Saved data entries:
-- -- --

==> src/rtl/tone_guard_validator.sv <==
`timescale 1ns/1ps
module tone_guard_validator
   import tgv_pkg::*;
#(
   parameter int unsigned SYNC_STAGES    = 2,
   parameter int unsigned PRESENT_CYCLES = 167772,
   parameter int unsigned ABSENT_CYCLES  = 83886
) (
   input  logic clk_i,
   input  logic rst_ni,
   input  logic est_i,
   input  logic pwrdn_i,
   output logic steer_o,
   output logic rise_stb_o
);

   localparam int unsigned ON_W   = bits_for(PRESENT_CYCLES);
   localparam int unsigned OFF_W  = bits_for(ABSENT_CYCLES);
   localparam int unsigned CNT_W  = max_of(ON_W, OFF_W);
   localparam logic [CNT_W-1:0] ON_RELOAD  = CNT_W'(PRESENT_CYCLES - 2);
   localparam logic [CNT_W-1:0] OFF_RELOAD = CNT_W'(ABSENT_CYCLES - 2);

   if (PRESENT_CYCLES < 2) begin : g_bad_present
      $error("PRESENT_CYCLES must be at least 2");
   end
   if (ABSENT_CYCLES < 2) begin : g_bad_absent
      $error("ABSENT_CYCLES must be at least 2");
   end

   logic             est_sync;
   logic             cnt_clr;
   logic             cnt_load;
   logic [CNT_W-1:0] cnt_load_val;
   logic             cnt_dec;
   logic [CNT_W-1:0] cnt_q;
   logic             cnt_zero;
   logic             held;
   logic             rise;

   if (SYNC_STAGES == 0) begin : g_no_sync
      assign est_sync = est_i;
   end else begin : g_sync
      tgv_sync #(
         .STAGES (SYNC_STAGES)
      ) i_sync (
         .clk_i  (clk_i),
         .rst_ni (rst_ni),
         .d_i    (est_i),
         .q_o    (est_sync)
      );
   end

   tgv_down_counter #(
      .WIDTH (CNT_W)
   ) i_counter (
      .clk_i      (clk_i),
      .rst_ni     (rst_ni),
      .clr_i      (cnt_clr),
      .load_i     (cnt_load),
      .load_val_i (cnt_load_val),
      .dec_i      (cnt_dec),
      .cnt_o      (cnt_q),
      .zero_o     (cnt_zero)
   );

   tgv_guard_fsm #(
      .WIDTH      (CNT_W),
      .ON_RELOAD  (ON_RELOAD),
      .OFF_RELOAD (OFF_RELOAD)
   ) i_fsm (
      .clk_i      (clk_i),
      .rst_ni     (rst_ni),
      .pwrdn_i    (pwrdn_i),
      .est_i      (est_sync),
      .cnt_zero_i (cnt_zero),
      .clr_o      (cnt_clr),
      .load_o     (cnt_load),
      .load_val_o (cnt_load_val),
      .dec_o      (cnt_dec),
      .held_o     (held),
      .rise_o     (rise)
   );

   assign steer_o    = held & ~pwrdn_i;
   assign rise_stb_o = rise & ~pwrdn_i;

endmodule
### src/rtl/gain_ep_pkg.sv
// Shared types for the serial gain endpoint.
// Assumes: one frame per select pulse, direction bit first.
package gain_ep_pkg;
    typedef enum logic [1:0] {
        PH_IDLE = 2'd0,   // waiting for direction bit
        PH_WR   = 2'd1,   // receiving code bits
        PH_RD   = 2'd2,   // sending code bits
        PH_DONE = 2'd3    // frame over, ignore until select drops
    } frame_ph_t;
endpackage

### src/rtl/ep_frame_ctl.sv
// Frame sequencer: decodes the direction bit and counts the code bits.
// Assumes sel is high for a whole frame; a low sel aborts and rearms.
module ep_frame_ctl
    import gain_ep_pkg::*;
#(
    parameter int CODE_W = 4
) (
    input  logic clk,
    input  logic rst_n,
    input  logic sel,
    input  logic sdi,
    output logic load_rd,
    output logic shift_rd,
    output logic shift_wr,
    output logic commit
);
    localparam int CNT_W = (CODE_W > 2) ? $clog2(CODE_W) : 1;
    localparam logic [CNT_W-1:0] LAST = CNT_W'(CODE_W - 1);

    frame_ph_t        ph;
    logic [CNT_W-1:0] cnt;

    // Phase and bit counter; cleared whenever the channel is deselected.
    always_ff @(posedge clk) begin
        if (!rst_n || !sel) begin
            ph  <= PH_IDLE;
            cnt <= '0;
        end else begin
            case (ph)
                PH_IDLE: begin
                    ph  <= sdi ? PH_RD : PH_WR;
                    cnt <= '0;
                end
                PH_WR, PH_RD: begin
                    if (cnt == LAST) begin
                        ph  <= PH_DONE;
                        cnt <= '0;
                    end else begin
                        cnt <= cnt + 1'b1;
                    end
                end
                default: ph <= PH_DONE;
            endcase
        end
    end

    // Per-edge strobes to the data path.
    always_comb begin
        load_rd  = rst_n && sel && (ph == PH_IDLE) && sdi;
        shift_wr = rst_n && sel && (ph == PH_WR);
        shift_rd = rst_n && sel && (ph == PH_RD);
        commit   = shift_wr && (cnt == LAST);
    end

    // Framing returns to idle after a deselected edge.
    p_abort_idle_r8: assert property (@(posedge clk) disable iff (!rst_n)
        !sel |=> (ph == PH_IDLE && cnt == '0));

    // At most one data-path action per edge; none after the frame ends.
    p_one_action_r9: assert property (@(posedge clk) disable iff (!rst_n)
        $onehot0({load_rd, shift_rd, shift_wr}));

    p_done_quiet_r9: assert property (@(posedge clk) disable iff (!rst_n)
        (ph == PH_DONE) |-> !(shift_wr || shift_rd || load_rd));
endmodule

### src/rtl/ep_gain_reg.sv
// Gain store: assembles the code bits and clamps them on commit.
// Assumes commit arrives on the edge that samples the last code bit.
// The code has no reset value; only clr or a write defines it.
module ep_gain_reg #(
    parameter int CODE_W   = 4,
    parameter int MAX_CODE = 8
) (
    input  logic              clk,
    input  logic              rst_n,
    input  logic              sdi,
    input  logic              shift_wr,
    input  logic              commit,
    input  logic              clr,
    output logic [CODE_W-1:0] gain
);
    localparam logic [CODE_W-1:0] TOP = CODE_W'(MAX_CODE);

    logic [CODE_W-2:0] wr_sh;
    logic [CODE_W-1:0] word;

    function automatic logic [CODE_W-1:0] clamp(input logic [CODE_W-1:0] c);
        return (c > TOP) ? TOP : c;
    endfunction

    assign word = {wr_sh, sdi};

    // Collect the leading code bits, MSB first.
    always_ff @(posedge clk) begin
        if (shift_wr) wr_sh <= word[CODE_W-2:0];
    end

    // Update the code only on a whole frame or a broadcast clear.
    always_ff @(posedge clk) begin
        if (clr)         gain <= '0;
        else if (commit) gain <= clamp(word);
    end

    // a committed code is always legal.
    p_code_legal_r3: assert property (@(posedge clk) disable iff (!rst_n)
        (commit && !clr) |=> (gain <= TOP));

    // a broadcast clear wins and yields the minimum.
    p_clear_min_r6: assert property (@(posedge clk) disable iff (!rst_n)
        clr |=> (gain == '0));

    // no change to the gain between commits.
    p_no_partial_r2: assert property (@(posedge clk) disable iff (!rst_n)
        (!commit && !clr) |=> $stable(gain));
endmodule

### src/rtl/ep_readback.sv
// Readback shifter: captures the code at the direction bit, then
// presents it MSB first, one bit per read edge. Idle level is 0.
module ep_readback #(
    parameter int CODE_W = 4
) (
    input  logic              clk,
    input  logic              rst_n,
    input  logic              load_rd,
    input  logic              shift_rd,
    input  logic [CODE_W-1:0] gain,
    output logic              sdo
);
    logic [CODE_W-1:0] sh;

    // Snapshot and shift the outgoing code.
    always_ff @(posedge clk) begin
        if (!rst_n) begin
            sh  <= '0;
            sdo <= 1'b0;
        end else begin
            if (load_rd)       sh <= gain;
            else if (shift_rd) sh <= sh << 1;
            sdo <= shift_rd ? sh[CODE_W-1] : 1'b0;
        end
    end

    // the line is only driven high on a read edge.
    p_sdo_idle_r4: assert property (@(posedge clk) disable iff (!rst_n)
        !shift_rd |=> !sdo);
endmodule

### src/rtl/gain_endpoint.sv
// Per-channel serial gain endpoint: write frames set the code,
// read frames return it, clr forces the minimum gain.
// Assumes sel gates all activity; nothing moves while it is low.
module gain_endpoint #(
    parameter int CODE_W   = 4,
    parameter int MAX_CODE = 8
) (
    input  logic              clk,
    input  logic              rst_n,
    input  logic              sel,
    input  logic              sdi,
    input  logic              clr,
    output logic              sdo,
    output logic [CODE_W-1:0] gain
);
    logic load_rd, shift_rd, shift_wr, commit;

    ep_frame_ctl #(.CODE_W(CODE_W)) u_ctl (
        .clk(clk), .rst_n(rst_n), .sel(sel), .sdi(sdi),
        .load_rd(load_rd), .shift_rd(shift_rd),
        .shift_wr(shift_wr), .commit(commit)
    );

    ep_gain_reg #(.CODE_W(CODE_W), .MAX_CODE(MAX_CODE)) u_gain (
        .clk(clk), .rst_n(rst_n), .sdi(sdi), .shift_wr(shift_wr),
        .commit(commit), .clr(clr), .gain(gain)
    );

    ep_readback #(.CODE_W(CODE_W)) u_rb (
        .clk(clk), .rst_n(rst_n), .load_rd(load_rd),
        .shift_rd(shift_rd), .gain(gain), .sdo(sdo)
    );

    // deselected and no clear means the output holds.
    p_idle_stable_r7: assert property (@(posedge clk) disable iff (!rst_n)
        (!sel && !clr) |=> $stable(gain));

    // the return line is quiet after a deselected edge.
    p_idle_sdo_r7: assert property (@(posedge clk) disable iff (!rst_n)
        !sel |=> !sdo);
endmodule

### config.mk
export PLATFORM = sky130hd
export DESIGN_NAME = gain_endpoint
export DESIGN_NICKNAME = d
export VERILOG_FILES = /design/src/rtl/gain_ep_pkg.sv /design/src/rtl/ep_frame_ctl.sv /design/src/rtl/ep_gain_reg.sv /design/src/rtl/ep_readback.sv /design/src/rtl/gain_endpoint.sv
export SDC_FILE = /design/constraint.sdc
export NUM_CORES = 1
export LEC_CHECK = 0
export ABC_CLOCK_PERIOD_IN_PS = 4000
export BUFFER_PORTS_ARGS = -buffer_cell sky130_fd_sc_hd__buf_2
export CORE_UTILIZATION = 40
export DETAILED_ROUTE_END_ITERATION = 7
export PLACE_DENSITY_LB_ADDON = 0.25
export SETUP_SLACK_MARGIN = 0.05
export SLEW_MARGIN = 5
export SYNTH_ARGS = -nofsm -noshare
export SYNTH_HDL_FRONTEND = slang
export SYNTH_HIERARCHICAL = 1
export SYNTH_SLANG_ARGS = --single-unit
### constraint.sdc
create_clock -name clk -period 4 [get_ports clk]
set_input_delay 0.2 -clock clk [delete_from_list [all_inputs] [get_ports clk]]
set_output_delay 0.2 -clock clk [all_outputs]
set_load 0.02 [all_outputs]
### config.mk
export PLATFORM = sky130hd
export DESIGN_NAME = liu_sport_master
export DESIGN_NICKNAME = d
export VERILOG_FILES = /design/src/rtl/liu_sport_pkg.sv /design/src/rtl/sport_phase_timer.sv /design/src/rtl/sport_shifter.sv /design/src/rtl/sport_slot_select.sv /design/src/rtl/liu_sport_master.sv
export SDC_FILE = /design/constraint.sdc
export NUM_CORES = 1
export LEC_CHECK = 0
export BUFFER_PORTS_ARGS = -buffer_cell sky130_fd_sc_hd__buf_2
export CAP_MARGIN = 20
export CORE_MARGIN = 2
export CORE_UTILIZATION = 47
export DETAILED_ROUTE_END_ITERATION = 8
export PLACE_DENSITY = 0.77
export SLEW_MARGIN = 20
export SYNTH_ARGS = -nofsm -noshare
export SYNTH_HDL_FRONTEND = slang
export SYNTH_SLANG_ARGS = --single-unit
### constraint.sdc
create_clock -name clk -period 4.4 [get_ports clk]
set_input_delay 0.66 -clock clk [delete_from_list [all_inputs] [get_ports clk]]
set_output_delay 0.66 -clock clk [all_outputs]
set_load 0.005 [all_outputs]
### src/rtl/liu_sport_pkg.sv
package liu_sport_pkg;

    localparam int ADDR_BITS  = 4;
    localparam int ADDR_FIELD = 7;
    localparam int VAL_BITS   = 5;
    localparam int VAL_FIELD  = 8;
    localparam int RX_BITS    = VAL_FIELD;

    localparam int FRAME_BITS = 1 + ADDR_FIELD + VAL_FIELD;
    localparam int RX_FIRST   = 1 + ADDR_FIELD;
    localparam int BITCNT_W   = $clog2(FRAME_BITS);

    typedef enum logic [2:0] {
        ST_IDLE,
        ST_LEAD,
        ST_LOW,
        ST_HIGH,
        ST_TRAIL,
        ST_CLEAR,
        ST_DONE
    } sport_state_e;

    typedef struct packed {
        logic                 rd;
        logic [ADDR_BITS-1:0] addr;
        logic [VAL_BITS-1:0]  wval;
    } sport_req_t;

    // Serial frame laid out with bit 0 as the first bit on the wire.
    function automatic logic [FRAME_BITS-1:0] build_frame(input sport_req_t r);
        logic [FRAME_BITS-1:0] f;
        f = '0;
        f[0] = r.rd;
        f[1 +: ADDR_BITS] = r.addr;
        if (!r.rd) begin
            f[RX_FIRST +: VAL_BITS] = r.wval;
        end
        return f;
    endfunction

    function automatic logic in_frame(input sport_state_e s);
        return (s == ST_LEAD) || (s == ST_LOW) || (s == ST_HIGH) || (s == ST_TRAIL);
    endfunction

endpackage

### src/rtl/sport_phase_timer.sv
module sport_phase_timer #(
    parameter int HALF_CYC = 3
) (
    input  logic clk,
    input  logic rst,
    input  logic clear,
    input  logic run,
    output logic tick
);
    localparam int CW = (HALF_CYC > 1) ? $clog2(HALF_CYC) : 1;

    logic [CW-1:0] cnt;

    assign tick = run && (cnt == CW'(HALF_CYC - 1));

    always_ff @(posedge clk) begin
        if (rst || clear || !run) begin
            cnt <= '0;
        end else if (tick) begin
            cnt <= '0;
        end else begin
            cnt <= cnt + 1'b1;
        end
    end
endmodule

### src/rtl/sport_shifter.sv
module sport_shifter
    import liu_sport_pkg::*;
(
    input  logic                  clk,
    input  logic                  rst,
    input  logic                  load,
    input  logic [FRAME_BITS-1:0] frame,
    input  logic                  advance,
    input  logic                  capture,
    input  logic                  sdi,
    output logic                  sdo_bit,
    output logic [RX_BITS-1:0]    rx_byte
);
    logic [FRAME_BITS-1:0] tx_q;
    logic [RX_BITS-1:0]    rx_q;

    always_ff @(posedge clk) begin
        if (rst) begin
            tx_q <= '0;
        end else if (load) begin
            tx_q <= frame;
        end else if (advance) begin
            tx_q <= {1'b0, tx_q[FRAME_BITS-1:1]};
        end
    end

    // First received bit ends up in bit 0 after RX_BITS shifts.
    always_ff @(posedge clk) begin
        if (rst || load) begin
            rx_q <= '0;
        end else if (capture) begin
            rx_q <= {sdi, rx_q[RX_BITS-1:1]};
        end
    end

    assign sdo_bit = tx_q[0];
    assign rx_byte = rx_q;
endmodule

### src/rtl/sport_slot_select.sv
module sport_slot_select #(
    parameter int NUM_SLOTS = 4,
    parameter int SLOT_W    = 2
) (
    input  logic [SLOT_W-1:0]    slot,
    input  logic                 en,
    output logic [NUM_SLOTS-1:0] sel
);
    for (genvar g = 0; g < NUM_SLOTS; g++) begin : g_sel
        assign sel[g] = en && (slot == SLOT_W'(g));
    end
endmodule

### src/rtl/liu_sport_master.sv
module liu_sport_master
    import liu_sport_pkg::*;
#(
    parameter  int NUM_SLOTS = 4,
    parameter  int HALF_CYC  = 3,
    localparam int SLOT_W    = (NUM_SLOTS > 1) ? $clog2(NUM_SLOTS) : 1
) (
    input  logic                 clk,
    input  logic                 rst,
    input  logic                 start_i,
    input  logic                 rd_i,
    input  logic [ADDR_BITS-1:0] reg_addr_i,
    input  logic [SLOT_W-1:0]    slot_i,
    input  logic [VAL_BITS-1:0]  wr_val_i,
    output logic                 busy_o,
    output logic                 done_o,
    output logic [RX_BITS-1:0]   rd_val_o,
    output logic [NUM_SLOTS-1:0] sel_o,
    output logic                 sclk_o,
    output logic                 sdo_o,
    input  logic                 sdi_i
);
    sport_state_e          state_q, state_d;
    sport_req_t            req_q, req_in;
    logic [SLOT_W-1:0]     slot_q;
    logic [BITCNT_W-1:0]   bit_q;
    logic [RX_BITS-1:0]    rd_val_q;
    logic                  accept, tick, hi_end, last_bit, capture, frame_on;
    logic                  sdo_bit;
    logic [RX_BITS-1:0]    rx_byte;

    assign req_in   = '{rd: rd_i, addr: reg_addr_i, wval: wr_val_i};
    assign accept   = (state_q == ST_IDLE) && start_i;
    assign frame_on = in_frame(state_q);
    assign hi_end   = (state_q == ST_HIGH) && tick;
    assign last_bit = (bit_q == BITCNT_W'(FRAME_BITS - 1));
    assign capture  = hi_end && req_q.rd && (bit_q >= BITCNT_W'(RX_FIRST));

    sport_phase_timer #(.HALF_CYC(HALF_CYC)) u_timer (
        .clk   (clk),
        .rst   (rst),
        .clear (accept),
        .run   (frame_on),
        .tick  (tick)
    );

    sport_shifter u_shift (
        .clk     (clk),
        .rst     (rst),
        .load    (accept),
        .frame   (build_frame(req_in)),
        .advance (hi_end),
        .capture (capture),
        .sdi     (sdi_i),
        .sdo_bit (sdo_bit),
        .rx_byte (rx_byte)
    );

    sport_slot_select #(.NUM_SLOTS(NUM_SLOTS), .SLOT_W(SLOT_W)) u_sel (
        .slot (slot_q),
        .en   (frame_on),
        .sel  (sel_o)
    );

    always_comb begin
        state_d = state_q;
        unique case (state_q)
            ST_IDLE:  if (start_i) state_d = ST_LEAD;
            ST_LEAD:  if (tick)    state_d = ST_LOW;
            ST_LOW:   if (tick)    state_d = ST_HIGH;
            ST_HIGH:  if (tick)    state_d = last_bit ? ST_TRAIL : ST_LOW;
            ST_TRAIL: if (tick)    state_d = ST_CLEAR;
            ST_CLEAR:              state_d = ST_DONE;
            ST_DONE:               state_d = ST_IDLE;
            default:               state_d = ST_IDLE;
        endcase
    end

    always_ff @(posedge clk) begin
        if (rst) begin
            state_q  <= ST_IDLE;
            req_q    <= '0;
            slot_q   <= '0;
            bit_q    <= '0;
            rd_val_q <= '0;
        end else begin
            state_q <= state_d;
            if (accept) begin
                req_q  <= req_in;
                slot_q <= slot_i;
                bit_q  <= '0;
            end else if (hi_end && !last_bit) begin
                bit_q <= bit_q + 1'b1;
            end
            if ((state_q == ST_CLEAR) && req_q.rd) begin
                rd_val_q <= rx_byte;
            end
        end
    end

    assign busy_o   = (state_q != ST_IDLE) && (state_q != ST_DONE);
    assign done_o   = (state_q == ST_DONE);
    assign rd_val_o = rd_val_q;
    assign sclk_o   = (state_q == ST_HIGH);
    assign sdo_o    = ((state_q == ST_LOW) || (state_q == ST_HIGH)) && sdo_bit;
endmodule

==> metrics <==
number of max-cap violations=0; most frequent cells in the layout=41 x dfxtp_1, 37 x a21oi_1, 33 x nand2_1, 31 x buf_2, 20 x nand3_1; CTS tree=done; die height=65.62 um; worst slew pin tran=915.9 ps; Min-Delay Endpoint=u_timer.cnt[0]; worst skew pair latency=290 ps; Post-Synthesis Cells=between 200 and 250; Total Routing Usage GR=0.1859; Post-synth EDFFs=0; share of cells above drive strength 1=0.1864; CP Capture Type=primary output; die width=around 66 um; Syn Nets=around 230; syn_area_per_cell=8.416 um^2; commonest non-fill, non-tap cell in the layout=dfxtp_1; met1 Usage GRT=0.2204; Power Density=367.8 nW/um^2; reg2reg end=bit_q[3]; met2 global-route usage=0.3112; Routed WL per cell=12.84 um; vias in the first global route=1,389; die area=4305 um^2; num ports=32; Iter 0 DRT Violations=77; final net count=approximately 250; Final min period=2265 ps; Post-CTS Hold Buffers=0; Clock Skew=5.402 ps; final setup violation count=0; fin. max-slew vios=0; sequential area share after synthesis=0.4600; DRC Markers=0; crit path DAT=1610 ps; asr flop ratio synth=0; first-pass GRT wire length=6072 um; RSZ-0062 raised after global routing=false; grt ovf=0; clock-pin slew of the registers on the worst-case setup and hold paths=80 ps; final cycle utilization of the critical path=0.5148; Max rail drop VDD=~0.26 mV; area of the core=3661 um^2; diode count=0; first-pass detailed-route iteration total=4; fmax=0.4415 GHz; GRT busiest layer=met2; initial antenna violation count=0; Hold Path Cell Cnt=1; hold path start=u_timer.cnt[0]; Fillers=340; Via density=5.592; CTS Sinks=just over 40; Setup Fix Bufs, Post-CTS=0; Layout area overhead=13.82%; H-tree depth=2; drt total wl=approximately 3600 um; RR Startpoint=u_timer.cnt[0]; dominant synthesized flop cell=dfxtp_1; Yosys Warn Count=0; Synth Cell Area=1784 um^2; clk buf depth=2; kind of critical path=flop to primary output; required time worst endpoint=3740 ps; pin count of the biggest net entering global routing=26; outcome=finished, final reports clean; Post-DP HPWL=between 2000 and 2500 um; synth unique cells=34; CTS Buf Count=5; relative slew slack=0.3889; total number of vias=1,588; FF-to-FF setup slack=between 2000 and 2500 ps; CP max FO=13; Worst Reg-to-Reg Cells=5; number of port buffers=31; Initial Util=0.4874; number of cells upsized or downsized after cts=0; Leak=roughly 0.76 nW; Synth Register Bits=41; num rows=22; GR Layer Usage met3=0.05137; Hold Fails Final Rpt=0; Worst Setup Start Kind=flop; Hold Path Class=flop to flop; gp weighted congestion=0.7976; CTS root buffer=clkbuf_8; fin util=0.5547; Setup TNS Final=0 ps; Routed Antenna Nets=0
[critical path, cell delays in order (launching register included)]
cell and delay, ps:
dfxtp_1 590, nor2_1 120, xor2_1 370, nor3_1 80, buf_2 140
[cell families after synthesis]
family / share of synthesized area
AND/OR/NAND/NOR: 0.2482
multiplexers: 0.01683
XOR/XNOR: 0.004910
flip-flops: 0.4600
buffers and inverters: 0.06452
adder cells (fa/ha/maj): 0.02104
AO/OA/AOI/OAI: 0.1844
[stage by stage]
| step | area (um^2) | setup slack [ps] | std cells | hold slack (ps) | power [mW] |
|---|---|---|---|---|---|
| final | 2031 | 2135 | 284 | 425.4 | 0.7469 |
| after global routing | 2031 | 1971 | 284 | 441.4 | 0.7777 |
| after CTS | 2031 | 2132 | 284 | 426.9 | 0.7508 |
| after detailed placement | 1911 | 2206 | 276 | 415.5 | 0.4379 |
| after global placement | 1911 | 2225 | 276 | 409.1 | 0.4371 |
| after floorplan | 1784 | 2750 | 212 | 397.0 | 0.4254 |
[registers in the layout, indices dropped and copies added (netlist names)]
name             flops
u_shift.tx_q        13
rd_val_o             8
u_shift.rx_byte      8
bit_q                4
state_q              3
slot_q               2
u_timer.cnt          2
req_q                1
[area by class of cell]
cell class                      instances  area, um^2  share of cell area
Clock inverter                          2       37.54             0.01848
Tap cell                               48       60.06             0.02957
Sequential cell                        41       820.8              0.4042
Timing Repair Buffer                   31       155.1             0.07640
Multi-Input combinational cell        149       848.3              0.4177
Inverter                                7       26.28             0.01294
Clock buffer                            6       82.58             0.04067
[routing by layer]
| metal | wire (um) | vias up |
|---|---|---|
| met5 | 0 | - |
| li1 | - | 791 |
| met1 | 1721 | 745 |
| met2 | 1707 | 44 |
| met3 | 138 | 8 |
| met4 | 80 | 0 |
[cells in the mapped netlist (2+ instances only)]
| master | number | area [um^2] |
|---|---|---|
| o21ai_1 | 4 | 20.02 |
| a21oi_1 | 37 | 185.2 |
| nand4b_1 | 2 | 17.52 |
| and2_1 | 3 | 18.77 |
| dfxtp_1 | 41 | 820.8 |
| buf_6 | 2 | 22.52 |
| o21ai_0 | 9 | 45.04 |
| or3_1 | 2 | 12.51 |
| and4b_1 | 3 | 30.03 |
| nand2_1 | 33 | 123.9 |
| clkbuf_1 | 5 | 18.77 |
| nor2_1 | 2 | 7.510 |
| mux2i_1 | 3 | 30.03 |
| buf_4 | 3 | 22.52 |
| nand3_1 | 20 | 100.1 |
| a32oi_1 | 2 | 17.52 |
| nor4_1 | 2 | 12.51 |
| o2bb2ai_1 | 2 | 17.52 |
| nor3_1 | 5 | 25.02 |
| buf_2 | 5 | 25.02 |
| ha_1 | 3 | 37.54 |
| nor2b_1 | 2 | 12.51 |
| inv_1 | 7 | 26.28 |
| a22oi_1 | 4 | 30.03 |
| or2_2 | 2 | 12.51 |
[power breakdown]
part / switching, mW / internal (mW) / total [mW]
logic: 0.0252 / 0.0181 / 0.0432
clock network: 0.133 / 0.184 / 0.317
registers: 0.00743 / 0.379 / 0.386
[worst max path at each step]
stage	startpoint	to	slack (ps)	cells after the start
6_report	state_q[0]	sel_o[1]	2130	4
5_1_grt	state_q[0]	sel_o[1]	1970	4
4_1_cts	state_q[0]	sel_o[1]	2130	4
3_5_place_dp	u_timer.cnt[0]	bit_q[3]	2210	5
3_3_place_gp	u_timer.cnt[0]	bit_q[3]	2220	5
2_1_floorplan	state_q[0]	sel_o[0]	2750	4
(Power assumes the default switching activity.)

-- -- --

--- Goal of the exercise ---
Please say how many lines in the records above contain the word "tick", giving the number alone.

--- Task result ---
10